**Task prompt:** In the listing below, the answer starts at the line that has "[logic make-up (layout" and stops after the line that has "after floorplan | 7320 | 0.258"; please repeat that part exactly and nothing more.

=== Begin Enclosure ===

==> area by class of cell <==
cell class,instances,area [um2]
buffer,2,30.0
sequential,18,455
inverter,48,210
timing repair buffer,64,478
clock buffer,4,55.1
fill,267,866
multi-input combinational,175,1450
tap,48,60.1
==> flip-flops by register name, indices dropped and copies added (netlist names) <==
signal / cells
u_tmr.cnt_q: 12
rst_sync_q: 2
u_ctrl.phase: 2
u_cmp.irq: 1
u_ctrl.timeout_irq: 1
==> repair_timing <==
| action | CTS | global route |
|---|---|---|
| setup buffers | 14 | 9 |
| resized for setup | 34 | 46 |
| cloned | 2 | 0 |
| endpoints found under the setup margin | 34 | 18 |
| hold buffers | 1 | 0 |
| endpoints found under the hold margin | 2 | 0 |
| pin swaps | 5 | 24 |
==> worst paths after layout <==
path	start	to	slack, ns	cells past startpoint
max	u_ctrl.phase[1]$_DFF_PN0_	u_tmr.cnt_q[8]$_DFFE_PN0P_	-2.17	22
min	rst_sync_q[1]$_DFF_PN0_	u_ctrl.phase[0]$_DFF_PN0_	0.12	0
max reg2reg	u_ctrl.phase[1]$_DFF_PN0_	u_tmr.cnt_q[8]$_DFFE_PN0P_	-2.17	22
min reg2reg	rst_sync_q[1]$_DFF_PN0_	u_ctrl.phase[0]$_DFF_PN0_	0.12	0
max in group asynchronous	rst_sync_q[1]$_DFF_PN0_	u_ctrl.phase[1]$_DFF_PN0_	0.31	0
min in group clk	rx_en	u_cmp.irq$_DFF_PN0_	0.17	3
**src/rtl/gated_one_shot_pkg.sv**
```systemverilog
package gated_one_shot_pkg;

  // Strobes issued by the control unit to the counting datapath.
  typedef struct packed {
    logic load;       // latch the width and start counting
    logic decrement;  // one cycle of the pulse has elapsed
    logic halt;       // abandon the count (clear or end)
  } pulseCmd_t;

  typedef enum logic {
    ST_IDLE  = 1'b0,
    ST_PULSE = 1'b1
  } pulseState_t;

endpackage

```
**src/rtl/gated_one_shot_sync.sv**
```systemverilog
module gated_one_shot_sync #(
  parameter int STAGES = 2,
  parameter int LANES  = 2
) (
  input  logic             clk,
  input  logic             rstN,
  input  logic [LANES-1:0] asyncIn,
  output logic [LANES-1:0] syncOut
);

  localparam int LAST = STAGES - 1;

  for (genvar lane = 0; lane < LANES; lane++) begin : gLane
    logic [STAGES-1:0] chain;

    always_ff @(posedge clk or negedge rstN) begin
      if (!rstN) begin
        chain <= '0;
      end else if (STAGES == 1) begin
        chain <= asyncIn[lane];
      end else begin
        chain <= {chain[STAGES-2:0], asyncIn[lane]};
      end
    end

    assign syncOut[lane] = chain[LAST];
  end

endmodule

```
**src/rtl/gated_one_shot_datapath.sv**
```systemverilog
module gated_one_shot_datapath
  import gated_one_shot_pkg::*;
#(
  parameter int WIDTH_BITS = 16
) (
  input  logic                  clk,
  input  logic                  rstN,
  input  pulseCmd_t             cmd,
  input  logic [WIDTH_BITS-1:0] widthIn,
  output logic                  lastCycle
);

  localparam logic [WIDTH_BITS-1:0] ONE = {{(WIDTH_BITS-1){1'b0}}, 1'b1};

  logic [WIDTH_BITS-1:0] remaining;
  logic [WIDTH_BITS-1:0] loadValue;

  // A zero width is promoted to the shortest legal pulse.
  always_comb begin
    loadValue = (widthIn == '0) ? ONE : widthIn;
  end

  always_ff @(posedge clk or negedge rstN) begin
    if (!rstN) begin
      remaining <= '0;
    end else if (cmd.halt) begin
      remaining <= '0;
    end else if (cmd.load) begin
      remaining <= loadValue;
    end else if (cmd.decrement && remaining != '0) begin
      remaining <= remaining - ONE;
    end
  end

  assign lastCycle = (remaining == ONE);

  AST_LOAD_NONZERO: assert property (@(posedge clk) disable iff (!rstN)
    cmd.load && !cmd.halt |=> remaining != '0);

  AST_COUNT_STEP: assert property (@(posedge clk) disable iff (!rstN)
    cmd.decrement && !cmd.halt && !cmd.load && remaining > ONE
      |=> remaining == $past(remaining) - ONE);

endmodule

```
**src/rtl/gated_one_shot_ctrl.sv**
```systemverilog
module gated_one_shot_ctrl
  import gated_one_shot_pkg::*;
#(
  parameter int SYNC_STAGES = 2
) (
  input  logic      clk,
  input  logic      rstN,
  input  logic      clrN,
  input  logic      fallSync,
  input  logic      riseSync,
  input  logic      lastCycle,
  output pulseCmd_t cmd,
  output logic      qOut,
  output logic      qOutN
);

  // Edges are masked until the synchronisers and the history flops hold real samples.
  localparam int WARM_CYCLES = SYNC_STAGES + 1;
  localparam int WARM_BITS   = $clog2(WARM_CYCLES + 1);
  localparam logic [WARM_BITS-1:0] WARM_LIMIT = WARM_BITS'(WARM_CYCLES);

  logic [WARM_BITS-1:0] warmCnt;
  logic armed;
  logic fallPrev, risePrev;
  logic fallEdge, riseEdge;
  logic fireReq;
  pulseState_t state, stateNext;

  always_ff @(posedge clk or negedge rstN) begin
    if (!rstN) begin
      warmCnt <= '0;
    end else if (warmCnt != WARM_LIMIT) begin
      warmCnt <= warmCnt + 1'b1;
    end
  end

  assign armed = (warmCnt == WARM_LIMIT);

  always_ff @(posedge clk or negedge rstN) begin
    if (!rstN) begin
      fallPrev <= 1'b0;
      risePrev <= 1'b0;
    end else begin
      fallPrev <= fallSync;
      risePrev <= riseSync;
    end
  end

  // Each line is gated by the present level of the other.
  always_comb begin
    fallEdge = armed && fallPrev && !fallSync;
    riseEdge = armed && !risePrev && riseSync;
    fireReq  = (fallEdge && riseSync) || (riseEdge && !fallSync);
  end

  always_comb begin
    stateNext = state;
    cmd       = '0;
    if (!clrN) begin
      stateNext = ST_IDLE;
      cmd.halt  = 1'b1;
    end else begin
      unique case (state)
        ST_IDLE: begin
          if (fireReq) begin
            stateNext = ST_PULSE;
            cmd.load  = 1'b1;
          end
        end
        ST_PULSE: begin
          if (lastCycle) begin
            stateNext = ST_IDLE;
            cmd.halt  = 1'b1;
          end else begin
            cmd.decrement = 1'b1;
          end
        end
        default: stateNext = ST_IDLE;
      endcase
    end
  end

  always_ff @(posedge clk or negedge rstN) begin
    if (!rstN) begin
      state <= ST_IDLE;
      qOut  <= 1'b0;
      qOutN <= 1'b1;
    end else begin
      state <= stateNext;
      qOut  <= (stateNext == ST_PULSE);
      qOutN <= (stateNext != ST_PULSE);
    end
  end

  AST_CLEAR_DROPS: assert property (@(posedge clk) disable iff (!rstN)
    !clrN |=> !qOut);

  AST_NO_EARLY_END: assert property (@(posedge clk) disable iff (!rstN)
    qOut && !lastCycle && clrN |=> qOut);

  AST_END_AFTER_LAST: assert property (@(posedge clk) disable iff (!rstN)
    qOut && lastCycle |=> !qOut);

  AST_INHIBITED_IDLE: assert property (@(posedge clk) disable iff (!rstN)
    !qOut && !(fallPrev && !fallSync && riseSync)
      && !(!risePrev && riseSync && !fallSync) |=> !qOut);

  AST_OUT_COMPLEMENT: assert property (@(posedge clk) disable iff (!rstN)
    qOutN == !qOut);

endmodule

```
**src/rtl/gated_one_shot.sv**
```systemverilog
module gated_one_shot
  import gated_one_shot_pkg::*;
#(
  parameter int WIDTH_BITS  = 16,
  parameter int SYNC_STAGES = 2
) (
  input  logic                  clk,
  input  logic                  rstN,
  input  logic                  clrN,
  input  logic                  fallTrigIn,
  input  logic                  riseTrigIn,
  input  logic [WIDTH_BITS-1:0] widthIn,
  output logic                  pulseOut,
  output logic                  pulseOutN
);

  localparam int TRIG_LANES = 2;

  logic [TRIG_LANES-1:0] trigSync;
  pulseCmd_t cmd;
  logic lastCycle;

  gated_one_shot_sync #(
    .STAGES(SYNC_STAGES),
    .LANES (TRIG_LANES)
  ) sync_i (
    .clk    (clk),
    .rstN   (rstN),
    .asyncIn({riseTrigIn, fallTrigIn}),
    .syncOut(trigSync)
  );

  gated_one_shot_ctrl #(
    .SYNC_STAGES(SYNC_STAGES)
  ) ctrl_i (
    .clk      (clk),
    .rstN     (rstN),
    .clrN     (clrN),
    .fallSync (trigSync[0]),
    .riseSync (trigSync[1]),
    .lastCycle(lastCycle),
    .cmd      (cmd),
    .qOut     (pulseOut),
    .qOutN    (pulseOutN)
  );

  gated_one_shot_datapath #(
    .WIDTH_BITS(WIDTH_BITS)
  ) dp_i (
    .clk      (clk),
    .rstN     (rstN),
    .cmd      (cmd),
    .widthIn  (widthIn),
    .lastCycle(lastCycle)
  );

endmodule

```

=== End Enclosure ===
=== Begin Enclosure ===

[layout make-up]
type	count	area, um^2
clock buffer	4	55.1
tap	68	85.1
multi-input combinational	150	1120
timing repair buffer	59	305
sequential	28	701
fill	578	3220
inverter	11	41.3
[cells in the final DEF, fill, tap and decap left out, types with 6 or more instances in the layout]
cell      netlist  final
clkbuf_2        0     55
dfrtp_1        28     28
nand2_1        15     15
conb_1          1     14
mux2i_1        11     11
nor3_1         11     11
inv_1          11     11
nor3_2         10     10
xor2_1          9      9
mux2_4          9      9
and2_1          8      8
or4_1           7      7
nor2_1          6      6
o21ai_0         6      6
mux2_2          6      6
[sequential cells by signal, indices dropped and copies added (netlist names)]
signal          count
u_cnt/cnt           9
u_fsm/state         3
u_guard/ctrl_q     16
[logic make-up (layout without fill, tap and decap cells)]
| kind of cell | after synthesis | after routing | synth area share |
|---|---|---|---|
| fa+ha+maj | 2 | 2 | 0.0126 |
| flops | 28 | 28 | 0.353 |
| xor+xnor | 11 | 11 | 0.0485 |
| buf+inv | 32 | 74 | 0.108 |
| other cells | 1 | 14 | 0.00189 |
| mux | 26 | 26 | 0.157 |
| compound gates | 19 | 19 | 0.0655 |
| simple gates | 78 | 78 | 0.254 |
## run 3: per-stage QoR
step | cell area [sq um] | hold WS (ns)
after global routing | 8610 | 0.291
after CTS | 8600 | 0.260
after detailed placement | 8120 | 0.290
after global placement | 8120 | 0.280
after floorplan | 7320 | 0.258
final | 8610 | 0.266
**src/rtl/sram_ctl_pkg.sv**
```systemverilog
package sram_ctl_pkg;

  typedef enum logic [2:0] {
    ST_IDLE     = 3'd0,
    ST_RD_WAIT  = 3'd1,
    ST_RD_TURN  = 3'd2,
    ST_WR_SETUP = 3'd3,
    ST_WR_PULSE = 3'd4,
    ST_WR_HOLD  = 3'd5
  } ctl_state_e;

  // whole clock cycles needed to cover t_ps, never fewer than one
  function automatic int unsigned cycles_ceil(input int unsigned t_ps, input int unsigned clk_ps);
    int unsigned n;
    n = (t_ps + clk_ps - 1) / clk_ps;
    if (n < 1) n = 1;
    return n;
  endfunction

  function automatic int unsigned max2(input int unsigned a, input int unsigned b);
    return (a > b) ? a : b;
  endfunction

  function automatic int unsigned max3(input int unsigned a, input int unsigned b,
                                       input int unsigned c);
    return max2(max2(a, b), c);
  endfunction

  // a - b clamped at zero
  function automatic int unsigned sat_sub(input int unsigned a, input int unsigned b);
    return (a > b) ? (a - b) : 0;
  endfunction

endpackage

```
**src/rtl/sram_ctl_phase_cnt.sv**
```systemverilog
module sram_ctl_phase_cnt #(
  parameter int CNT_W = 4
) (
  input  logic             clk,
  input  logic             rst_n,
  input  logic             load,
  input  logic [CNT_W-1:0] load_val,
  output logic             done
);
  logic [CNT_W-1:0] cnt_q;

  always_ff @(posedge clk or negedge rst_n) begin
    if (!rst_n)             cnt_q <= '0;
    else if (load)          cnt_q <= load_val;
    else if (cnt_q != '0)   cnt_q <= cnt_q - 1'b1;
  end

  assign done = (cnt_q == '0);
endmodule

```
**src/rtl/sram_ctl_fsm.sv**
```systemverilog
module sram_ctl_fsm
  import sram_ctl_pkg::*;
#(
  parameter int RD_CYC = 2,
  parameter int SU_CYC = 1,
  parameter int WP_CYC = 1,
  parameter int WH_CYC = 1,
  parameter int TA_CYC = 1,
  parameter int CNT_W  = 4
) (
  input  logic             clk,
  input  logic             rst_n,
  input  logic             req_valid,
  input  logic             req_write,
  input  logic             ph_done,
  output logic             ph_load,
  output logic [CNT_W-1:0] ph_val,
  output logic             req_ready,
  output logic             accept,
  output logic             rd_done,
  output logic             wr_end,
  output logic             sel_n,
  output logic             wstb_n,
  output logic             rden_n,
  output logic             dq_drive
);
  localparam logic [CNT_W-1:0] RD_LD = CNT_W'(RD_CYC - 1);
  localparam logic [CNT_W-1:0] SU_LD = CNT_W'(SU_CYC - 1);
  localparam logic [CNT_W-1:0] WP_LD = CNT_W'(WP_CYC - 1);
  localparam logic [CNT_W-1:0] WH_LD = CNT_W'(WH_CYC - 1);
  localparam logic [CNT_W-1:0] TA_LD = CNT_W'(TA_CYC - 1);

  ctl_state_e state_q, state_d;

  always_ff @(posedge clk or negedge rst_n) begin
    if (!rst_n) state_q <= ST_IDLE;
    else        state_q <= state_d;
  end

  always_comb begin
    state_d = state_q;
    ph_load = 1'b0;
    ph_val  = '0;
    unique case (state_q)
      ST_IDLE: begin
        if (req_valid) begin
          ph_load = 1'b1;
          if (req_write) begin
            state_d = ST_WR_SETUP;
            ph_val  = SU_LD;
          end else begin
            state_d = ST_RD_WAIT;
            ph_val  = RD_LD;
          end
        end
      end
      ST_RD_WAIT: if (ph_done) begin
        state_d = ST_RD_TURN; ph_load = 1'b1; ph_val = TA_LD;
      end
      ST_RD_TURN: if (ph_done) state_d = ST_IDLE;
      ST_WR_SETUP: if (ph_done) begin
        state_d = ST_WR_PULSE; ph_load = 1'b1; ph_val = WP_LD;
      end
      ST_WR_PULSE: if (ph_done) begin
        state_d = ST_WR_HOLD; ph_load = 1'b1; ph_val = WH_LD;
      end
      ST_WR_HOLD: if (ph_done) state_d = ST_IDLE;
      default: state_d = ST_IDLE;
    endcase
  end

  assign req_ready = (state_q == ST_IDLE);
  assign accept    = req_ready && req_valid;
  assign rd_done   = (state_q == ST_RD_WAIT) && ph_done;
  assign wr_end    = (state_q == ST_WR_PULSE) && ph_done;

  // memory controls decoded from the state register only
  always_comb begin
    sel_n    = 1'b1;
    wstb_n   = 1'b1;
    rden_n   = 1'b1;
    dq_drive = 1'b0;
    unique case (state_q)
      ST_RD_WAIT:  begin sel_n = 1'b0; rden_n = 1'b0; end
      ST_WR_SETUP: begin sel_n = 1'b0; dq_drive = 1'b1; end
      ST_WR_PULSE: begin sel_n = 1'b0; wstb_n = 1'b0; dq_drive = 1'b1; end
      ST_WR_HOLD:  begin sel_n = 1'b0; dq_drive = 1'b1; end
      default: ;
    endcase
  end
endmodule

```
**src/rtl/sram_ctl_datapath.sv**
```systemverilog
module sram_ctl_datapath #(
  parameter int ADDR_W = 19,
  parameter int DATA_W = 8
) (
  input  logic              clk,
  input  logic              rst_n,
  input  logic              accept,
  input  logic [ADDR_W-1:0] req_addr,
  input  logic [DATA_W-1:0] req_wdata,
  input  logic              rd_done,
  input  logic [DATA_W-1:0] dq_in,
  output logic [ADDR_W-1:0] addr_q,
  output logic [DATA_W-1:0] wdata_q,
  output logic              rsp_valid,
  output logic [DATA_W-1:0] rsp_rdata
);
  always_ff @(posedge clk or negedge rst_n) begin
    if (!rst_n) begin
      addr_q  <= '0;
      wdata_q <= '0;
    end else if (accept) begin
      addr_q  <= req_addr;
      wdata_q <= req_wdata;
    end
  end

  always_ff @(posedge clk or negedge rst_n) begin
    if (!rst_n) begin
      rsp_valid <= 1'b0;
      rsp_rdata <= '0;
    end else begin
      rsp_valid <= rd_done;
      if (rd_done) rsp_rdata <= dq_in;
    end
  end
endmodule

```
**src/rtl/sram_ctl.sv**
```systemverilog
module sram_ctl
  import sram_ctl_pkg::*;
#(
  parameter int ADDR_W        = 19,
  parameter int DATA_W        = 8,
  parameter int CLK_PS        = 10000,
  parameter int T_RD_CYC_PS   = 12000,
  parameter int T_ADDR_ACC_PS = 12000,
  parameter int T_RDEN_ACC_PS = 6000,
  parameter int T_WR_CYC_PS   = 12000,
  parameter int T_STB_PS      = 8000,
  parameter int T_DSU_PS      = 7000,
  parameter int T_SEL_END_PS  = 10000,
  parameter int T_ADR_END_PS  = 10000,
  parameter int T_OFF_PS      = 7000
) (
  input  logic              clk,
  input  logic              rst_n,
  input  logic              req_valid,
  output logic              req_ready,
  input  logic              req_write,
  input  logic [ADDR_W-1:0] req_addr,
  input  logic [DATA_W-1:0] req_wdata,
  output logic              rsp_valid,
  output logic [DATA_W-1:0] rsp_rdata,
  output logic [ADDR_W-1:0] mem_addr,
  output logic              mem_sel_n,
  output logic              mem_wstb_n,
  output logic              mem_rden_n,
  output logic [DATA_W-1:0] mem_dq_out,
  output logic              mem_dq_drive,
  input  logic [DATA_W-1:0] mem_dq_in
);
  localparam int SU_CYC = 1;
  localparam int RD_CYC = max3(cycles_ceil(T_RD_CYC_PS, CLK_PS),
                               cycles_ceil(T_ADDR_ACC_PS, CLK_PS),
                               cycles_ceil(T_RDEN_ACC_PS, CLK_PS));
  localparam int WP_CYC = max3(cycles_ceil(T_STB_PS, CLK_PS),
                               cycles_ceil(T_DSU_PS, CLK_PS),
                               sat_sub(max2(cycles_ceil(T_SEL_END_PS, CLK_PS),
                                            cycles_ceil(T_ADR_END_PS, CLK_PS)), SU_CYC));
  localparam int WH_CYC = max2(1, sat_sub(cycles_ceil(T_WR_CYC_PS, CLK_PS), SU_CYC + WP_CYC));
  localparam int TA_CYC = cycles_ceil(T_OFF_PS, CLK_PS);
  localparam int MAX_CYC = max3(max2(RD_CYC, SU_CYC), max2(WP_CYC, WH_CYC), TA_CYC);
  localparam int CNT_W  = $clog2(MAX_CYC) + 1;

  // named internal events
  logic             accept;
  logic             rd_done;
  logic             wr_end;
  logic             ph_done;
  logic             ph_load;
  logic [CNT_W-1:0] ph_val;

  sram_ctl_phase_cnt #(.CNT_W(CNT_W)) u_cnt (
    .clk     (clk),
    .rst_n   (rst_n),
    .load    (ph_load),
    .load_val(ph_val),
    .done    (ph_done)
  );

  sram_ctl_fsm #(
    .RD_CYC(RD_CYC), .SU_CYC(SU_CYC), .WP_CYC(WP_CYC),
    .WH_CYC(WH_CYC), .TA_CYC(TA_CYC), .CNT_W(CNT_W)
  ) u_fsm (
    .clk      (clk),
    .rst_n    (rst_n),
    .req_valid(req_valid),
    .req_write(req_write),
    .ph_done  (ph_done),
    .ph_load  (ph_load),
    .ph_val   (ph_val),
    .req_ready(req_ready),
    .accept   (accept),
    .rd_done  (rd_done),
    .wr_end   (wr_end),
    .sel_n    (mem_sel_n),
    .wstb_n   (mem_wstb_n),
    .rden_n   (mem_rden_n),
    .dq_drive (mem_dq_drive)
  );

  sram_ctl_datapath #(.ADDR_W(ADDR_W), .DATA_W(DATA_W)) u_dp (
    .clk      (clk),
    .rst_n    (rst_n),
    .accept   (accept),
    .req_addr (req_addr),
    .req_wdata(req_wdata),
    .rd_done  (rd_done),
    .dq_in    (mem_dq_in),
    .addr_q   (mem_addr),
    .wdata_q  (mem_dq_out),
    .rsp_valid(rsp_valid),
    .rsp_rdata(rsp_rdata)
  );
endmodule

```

=== End Enclosure ===

**Solution to the problem:**
[logic make-up (layout without fill, tap and decap cells)]
| kind of cell | after synthesis | after routing | synth area share |
|---|---|---|---|
| fa+ha+maj | 2 | 2 | 0.0126 |
| flops | 28 | 28 | 0.353 |
| xor+xnor | 11 | 11 | 0.0485 |
| buf+inv | 32 | 74 | 0.108 |
| other cells | 1 | 14 | 0.00189 |
| mux | 26 | 26 | 0.157 |
| compound gates | 19 | 19 | 0.0655 |
| simple gates | 78 | 78 | 0.254 |
## run 3: per-stage QoR
step | cell area [sq um] | hold WS (ns)
after global routing | 8610 | 0.291
after CTS | 8600 | 0.260
after detailed placement | 8120 | 0.290
after global placement | 8120 | 0.280
after floorplan | 7320 | 0.258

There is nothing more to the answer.